Dataset records
`config.mk`:
```
export PLATFORM = sky130hd
export DESIGN_NAME = otter_fetch_unit_flat
export DESIGN_NICKNAME = d
export VERILOG_FILES = /design/src/rtl/otter_fetch_pkg.sv /design/src/rtl/otter_fetch_if.sv /design/src/rtl/otter_fetch_buf.sv /design/src/rtl/otter_fetch_unit.sv /design/src/flat_wrapper.sv
export SDC_FILE = /design/constraint.sdc
export NUM_CORES = 1
export LEC_CHECK = 0
export CAP_MARGIN = 20
export CORE_MARGIN = 2
export CORE_UTILIZATION = 47
export CTS_BUF_LIST = sky130_fd_sc_hd__clkbuf_2
export DETAILED_ROUTE_END_ITERATION = 10
export GPL_TIMING_DRIVEN = 0
export PLACE_DENSITY = 0.95
export SLEW_MARGIN = 20
export SYNTH_ARGS = -nofsm -noshare
export SYNTH_HDL_FRONTEND = slang
export SYNTH_SLANG_ARGS = --single-unit
```
`constraint.sdc`:
```
create_clock -name clk -period 6.4 [get_ports clk]
set_input_delay 1.28 -clock clk [delete_from_list [all_inputs] [get_ports clk]]
set_output_delay 1.28 -clock clk [all_outputs]
set_load 0.005 [all_outputs]
```
`src/rtl/otter_fetch_pkg.sv`:
```
// Shared types and constants for the Otter instruction-fetch stage.
package otter_fetch_pkg;

    typedef enum logic {
        S_REQ  = 1'b0,
        S_WAIT = 1'b1
    } fetch_state_t;

    localparam int          PC_STEP           = 4;
    localparam logic [31:0] DEFAULT_RESET_VEC = 32'h0000_0000;

endpackage

```
`src/rtl/otter_fetch_if.sv`:
```
// Fetch-stage buses: instruction-memory request/response and the decode-side buffer port.
interface otter_fetch_if #(
    parameter int XLEN = 32
);
    // Handshake rule for every valid/ready pair here: a transfer happens on a rising
    // edge where valid && ready; the sender holds its payload while valid && !ready.
    // The response channel has no ready: the fetch unit always accepts it.
    logic            imem_req_valid;
    logic            imem_req_ready;
    logic [XLEN-1:0] imem_addr;
    logic            imem_rsp_valid;
    logic [XLEN-1:0] imem_rsp_data;

    logic            if_valid;
    logic            if_ready;
    logic [XLEN-1:0] if_pc;
    logic [XLEN-1:0] if_instr;

    modport master (
        output imem_req_valid,
        output imem_addr,
        input  imem_req_ready,
        input  imem_rsp_valid,
        input  imem_rsp_data,
        output if_valid,
        output if_pc,
        output if_instr,
        input  if_ready
    );

    modport slave (
        input  imem_req_valid,
        input  imem_addr,
        output imem_req_ready,
        output imem_rsp_valid,
        output imem_rsp_data,
        input  if_valid,
        input  if_pc,
        input  if_instr,
        output if_ready
    );

endinterface

```
`src/rtl/otter_fetch_buf.sv`:
```
// One-entry holding register between fetch and decode.
// Priority is flush > load > drain, so a load in the drain cycle keeps the entry valid.
module otter_fetch_buf
    import otter_fetch_pkg::*;
#(
    parameter int XLEN = 32
) (
    input  logic            clk,
    input  logic            rst,
    input  logic            flush,
    input  logic            load,
    input  logic            drain,
    input  logic [XLEN-1:0] load_pc,
    input  logic [XLEN-1:0] load_instr,
    output logic            valid,
    output logic [XLEN-1:0] pc,
    output logic [XLEN-1:0] instr
);

    always_ff @(posedge clk) begin
        if (rst) begin
            valid <= 1'b0;
            pc    <= '0;
            instr <= '0;
        end else if (flush) begin
            valid <= 1'b0;
        end else if (load) begin
            valid <= 1'b1;
            pc    <= load_pc;
            instr <= load_instr;
        end else if (drain) begin
            valid <= 1'b0;
        end
    end

endmodule

```
`src/rtl/otter_fetch_unit.sv`:
```
// Otter fetch stage: owns the PC, issues one outstanding imem request at a time,
// and hands fetched words to decode through a single-entry buffer.
module otter_fetch_unit
    import otter_fetch_pkg::*;
#(
    parameter int              XLEN      = 32,
    parameter logic [XLEN-1:0] RESET_VEC = XLEN'(DEFAULT_RESET_VEC)
) (
    input  logic            clk,
    input  logic            rst,
    input  logic [XLEN-1:0] next_pc,
    input  logic            redirect,
    output logic [XLEN-1:0] pc_plus4,
    otter_fetch_if.master   bus,
    output fetch_state_t    dbg_state
);

    fetch_state_t    state_q, state_d;
    logic [XLEN-1:0] pc_q, pc_d;
    logic            drop_q, drop_d;
    logic            post_rst_q;
    logic            buf_valid;
    logic            req_fire;
    logic            load;
    logic            drain;

    assign pc_plus4  = pc_q + XLEN'(PC_STEP);
    assign dbg_state = state_q;

    // Combinational through if_ready so a request can issue in the cycle the buffer drains.
    assign bus.imem_req_valid = !rst && (state_q == S_REQ) && (!buf_valid || bus.if_ready);
    assign bus.imem_addr      = pc_q;
    assign bus.if_valid       = buf_valid;

    assign req_fire = bus.imem_req_valid && bus.imem_req_ready;
    assign load     = (state_q == S_WAIT) && bus.imem_rsp_valid && !drop_q && !redirect;
    assign drain    = buf_valid && bus.if_ready;

    always_comb begin
        state_d = state_q;
        pc_d    = pc_q;
        drop_d  = drop_q;
        case (state_q)
            S_REQ: begin
                if (req_fire) begin
                    state_d = S_WAIT;
                    drop_d  = redirect;
                end
            end
            S_WAIT: begin
                if (bus.imem_rsp_valid) begin
                    state_d = S_REQ;
                    drop_d  = 1'b0;
                end else if (redirect) begin
                    drop_d = 1'b1;
                end
            end
            default: state_d = S_REQ;
        endcase
        // Redirect wins over the sequential step; targets are forced word-aligned.
        if (redirect) begin
            pc_d = next_pc & ~XLEN'(3);
        end else if (load) begin
            pc_d = pc_plus4;
        end
    end

    always_ff @(posedge clk) begin
        if (rst) begin
            state_q    <= S_REQ;
            pc_q       <= RESET_VEC;
            drop_q     <= 1'b0;
            post_rst_q <= 1'b1;
        end else begin
            state_q <= state_d;
            pc_q    <= pc_d;
            drop_q  <= drop_d;
            if (req_fire) begin
                post_rst_q <= 1'b0;
            end
        end
    end

    otter_fetch_buf #(
        .XLEN (XLEN)
    ) u_buf (
        .clk        (clk),
        .rst        (rst),
        .flush      (redirect),
        .load       (load),
        .drain      (drain),
        .load_pc    (pc_q),
        .load_instr (bus.imem_rsp_data),
        .valid      (buf_valid),
        .pc         (bus.if_pc),
        .instr      (bus.if_instr)
    );

    // A stale response left over from before a reset is legal until the first new request.
    a_no_rsp_in_req : assert property (@(posedge clk) disable iff (rst)
        !((state_q == S_REQ) && bus.imem_rsp_valid && !post_rst_q));

endmodule

```
`src/flat_wrapper.sv`:
```
// flat-port wrapper written by rule: the top's interface ports become plain ports
module otter_fetch_unit_flat import otter_fetch_pkg::*;
#(
    parameter int              XLEN      = 32,
    parameter logic [XLEN-1:0] RESET_VEC = XLEN'(DEFAULT_RESET_VEC)
)
  (clk, rst, next_pc, redirect, pc_plus4, dbg_state, bus_imem_req_valid, bus_imem_addr, bus_imem_req_ready, bus_imem_rsp_valid, bus_imem_rsp_data, bus_if_valid, bus_if_pc, bus_if_instr, bus_if_ready);
  otter_fetch_if #(.XLEN(XLEN)) bus_i ();
  input  logic clk;
  input  logic rst;
  input  logic [XLEN-1:0] next_pc;
  input  logic redirect;
  output logic [XLEN-1:0] pc_plus4;
  output fetch_state_t dbg_state;
  output wire logic [$bits(bus_i.imem_req_valid)-1:0] bus_imem_req_valid;
  output wire logic [$bits(bus_i.imem_addr)-1:0] bus_imem_addr;
  input wire logic [$bits(bus_i.imem_req_ready)-1:0] bus_imem_req_ready;
  input wire logic [$bits(bus_i.imem_rsp_valid)-1:0] bus_imem_rsp_valid;
  input wire logic [$bits(bus_i.imem_rsp_data)-1:0] bus_imem_rsp_data;
  output wire logic [$bits(bus_i.if_valid)-1:0] bus_if_valid;
  output wire logic [$bits(bus_i.if_pc)-1:0] bus_if_pc;
  output wire logic [$bits(bus_i.if_instr)-1:0] bus_if_instr;
  input wire logic [$bits(bus_i.if_ready)-1:0] bus_if_ready;
  assign bus_imem_req_valid = bus_i.imem_req_valid;
  assign bus_imem_addr = bus_i.imem_addr;
  assign bus_i.imem_req_ready = bus_imem_req_ready;
  assign bus_i.imem_rsp_valid = bus_imem_rsp_valid;
  assign bus_i.imem_rsp_data = bus_imem_rsp_data;
  assign bus_if_valid = bus_i.if_valid;
  assign bus_if_pc = bus_i.if_pc;
  assign bus_if_instr = bus_i.if_instr;
  assign bus_i.if_ready = bus_if_ready;
  otter_fetch_unit #(.XLEN(XLEN), .RESET_VEC(RESET_VEC)) u_core (.clk(clk), .rst(rst), .next_pc(next_pc), .redirect(redirect), .pc_plus4(pc_plus4), .bus(bus_i), .dbg_state(dbg_state));
endmodule
```
==> impl_metrics.json <==
{
  "required_ns": 5.12,
  "worst_pin_slew_ns": 0.8569,
  "hp-class": "reg2reg",
  "synth-simple-area-share_pct": 28.48,
  "wl_per_cell_um": 17.33,
  "cts.path.max_buffers": 2,
  "htree_levels": 3,
  "synth_adder_area_share_pct": 0.2712,
  "postCtsSetupRepairBufs": 0,
  "cts_made_buffers": 9,
  "grt_first_pass_wirelength_um": 24890,
  "pin_count": 201,
  "finalWirelength_um": 16450,
  "finClkSkew_ns": 0.04531,
  "p_leak_nw": 2.260,
  "grt_max_degree": 15,
  "final_cell_mix": "clkdlybuf4s50_1, nand2_1, dfxtp_1",
  "ys_async_sr_fraction_pct": 0,
  "io_buffers": 190,
  "synth_area_per_cell_um2": 7.600,
  "hold_path_end": "u_core.u_buf.instr[14]",
  "rsz0062_at_grt": "false",
  "ys_seq_area_share_pct": 41.23,
  "drive_gt1_share_pct": 4.167,
  "r2r-end": "u_core.bus.imem_addr[25]",
  "slew_violations": 0,
  "total_power_w": 0.001199,
  "finalWeightedCongestion": 0.9374,
  "final_area_um2": 6823,
  "arrival_ns": 3.51,
  "place_hpwl_um": 12660,
  "hold_violations": 0,
  "finalWorstSetupSlack_ns": 1.615,
  "antenna_found_initial": 0,
  "grt_pass1_vias": 5018,
  "dp_slack_ns": 2.312,
  "ir_drop_v": 0.0001136,
  "layout_commonest_cell": "clkdlybuf4s50_1",
  "start_util_pct": 47.86,
  "postPlaceCellArea_um2": 6700,
  "path_class": "reg2out",
  "max_freq_ghz": 0.2090,
  "area_growth_pct": 47.90,
  "r2r-start": "u_core.bus.imem_addr[4]",
  "first_pass_iters": 5,
  "synth.distinct_cells": 46,
  "worstSkewPairLatency_ns": 0.59,
  "die_h_um": 103.1,
  "setup_tns_ns": 0,
  "drtIter0Drc": 247,
  "grt_remaining_overflow": 0,
  "synth_ff_type": "dfxtp_1",
  "period_share_pct": 74.77,
  "cts_resized": 0,
  "fp.dieW_um": 103.1,
  "detail-route-antenna-nets": 0,
  "worstPathMaxFanout": 10,
  "synth_top_family_by_area": "simple AND/OR/NAND/NOR gates",
  "power_density_nw_per_um2": 175.7,
  "num_rows": 36,
  "drc": 0,
  "status": "completed",
  "r2r.worst_path.cells": 6,
  "synth_edf_count": 0,
  "track_usage_pct": 30.25,
  "nets": 884,
  "cts.sinks": 95,
  "clk_root_buffer_cell": "clkbuf_2",
  "die_area_um2": 10620,
  "netlist_instances": 607,
  "fin_crit_ns": 4.785,
  "cts_hold_buf": 0,
  "core_um2": 9639,
  "maxCapViolCount": 0,
  "slew_headroom_pct": 42.40,
  "hold_ws_ns": 0.4727,
  "drt-vias-per-instance": 5.588,
  "cts_tree": "yes",
  "ys.warnings.count": 0,
  "cp-end-kind": "output pin",
  "setup_viol": 0,
  "synth_seq_cells": 95,
  "cts.clk_slew.worst_paths_ns": 0.24,
  "synth_mux_area_share_pct": 0.2170,
  "synth_xor_area_share_pct": 6.835,
  "hold_start": "u_core.u_buf.instr[14]",
  "rrSetupSlack_ns": 3.80,
  "insertedDiodeCount": 0,
  "hold_depth": 2,
  "start_kind": "flip-flop",
  "vias": 5303,
  "synth_area_um2": 4613,
  "synth_compound_area_share_pct": 16.16
}
report_power, final:
group / switching [W] / internal (W) / total (W)
logic: 0.000107 / 0.000129 / 0.000237
registers: 0.0000208 / 0.000615 / 0.000636
clock network: 0.000201 / 0.000126 / 0.000327
per-layer routing:
layer  global-route usage [%]  share of wire (%)  wire length [um]
met4                    12.15                2.9               469
met3                    7.661                9.9              1625
met2                    52.65                 49              7983
met1                    35.55                 39              6371
met5                        0                  0                 0
logic make-up after synthesis:
group | Yosys count
mux | 1
other cells | 1
compound gates | 118
xor+xnor | 36
simple gates | 281
buf+inv | 74
fa+ha+maj | 1
flops | 95
per-stage QoR:
step,cells,util (%)
2_1_floorplan,612,-
3_3_place_gp,935,69.51
3_5_place_dp,935,69.51
4_1_cts,949,70.78
5_1_grt,949,70.78
6_report,949,70.78
how the worst max path moves through the flow:
stage	from	endpoint	slack, ns	cells past startpoint
floorplan	u_core.bus.imem_addr[3]	pc_plus4[22]	3.31	6
global route	u_core.bus.imem_addr[2]	pc_plus4[28]	1.47	7
global placement	u_core.bus.imem_addr[2]	pc_plus4[16]	2.38	7
CTS	u_core.bus.imem_addr[3]	pc_plus4[28]	1.64	7
detailed placement	u_core.bus.imem_addr[3]	pc_plus4[28]	2.31	7
finish	u_core.bus.imem_addr[3]	pc_plus4[28]	1.61	7
registers in the layout, indices dropped and copies added (netlist names):
signal                cells
u_core.drop_q             1
u_core.u_buf.valid        1
u_core.bus.imem_addr     30
u_core.u_buf.instr       32
u_core.dbg_state          1
u_core.u_buf.pc          30
synthesized netlist by cell type (6+ instances only):
library cell / number / area share, %
o21ai_0: 6 / 0.65
and3_1: 6 / 0.81
xor2_1: 9 / 1.7
nand4_1: 15 / 2.0
buf_2: 7 / 0.76
nand3_1: 17 / 1.8
xnor2_1: 27 / 5.1
clkbuf_1: 48 / 3.9
nor2_1: 38 / 3.1
dfxtp_1: 95 / 41
a21oi_1: 66 / 7.2
a2111oi_0: 7 / 1.3
a311oi_1: 15 / 2.8
inv_1: 11 / 0.90
buf_4: 6 / 0.98
a211oi_1: 9 / 1.5
nor2b_1: 6 / 0.81
nor3_1: 10 / 1.1
nand2_1: 150 / 12
nor4_1: 10 / 1.4
area by class of cell:
type,instances,area (um^2)
fill,799,2816
tap,133,166.4
buffer,63,269.0
sequential,95,1902
inverter,11,41.29
timing repair buffer,190,1902
multi-input combinational,443,2420
clock inverter,4,72.57
clock buffer,10,50.05
critical path, cell delays in order, from the launching register on:
cell and delay [ns]:
dfxtp_1 0.49, ha_1 0.26, nand3_1 0.13, clkbuf_1 0.27, nor4_2 0.77, nand3_1 0.25
xnor2_1 0.24, clkdlybuf4s50_1 0.53
Power figures use the tool's default switching activity.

◆ What you have to do: Output nothing but the number of lines in the data containing the string "registers".

◆ Task result: 2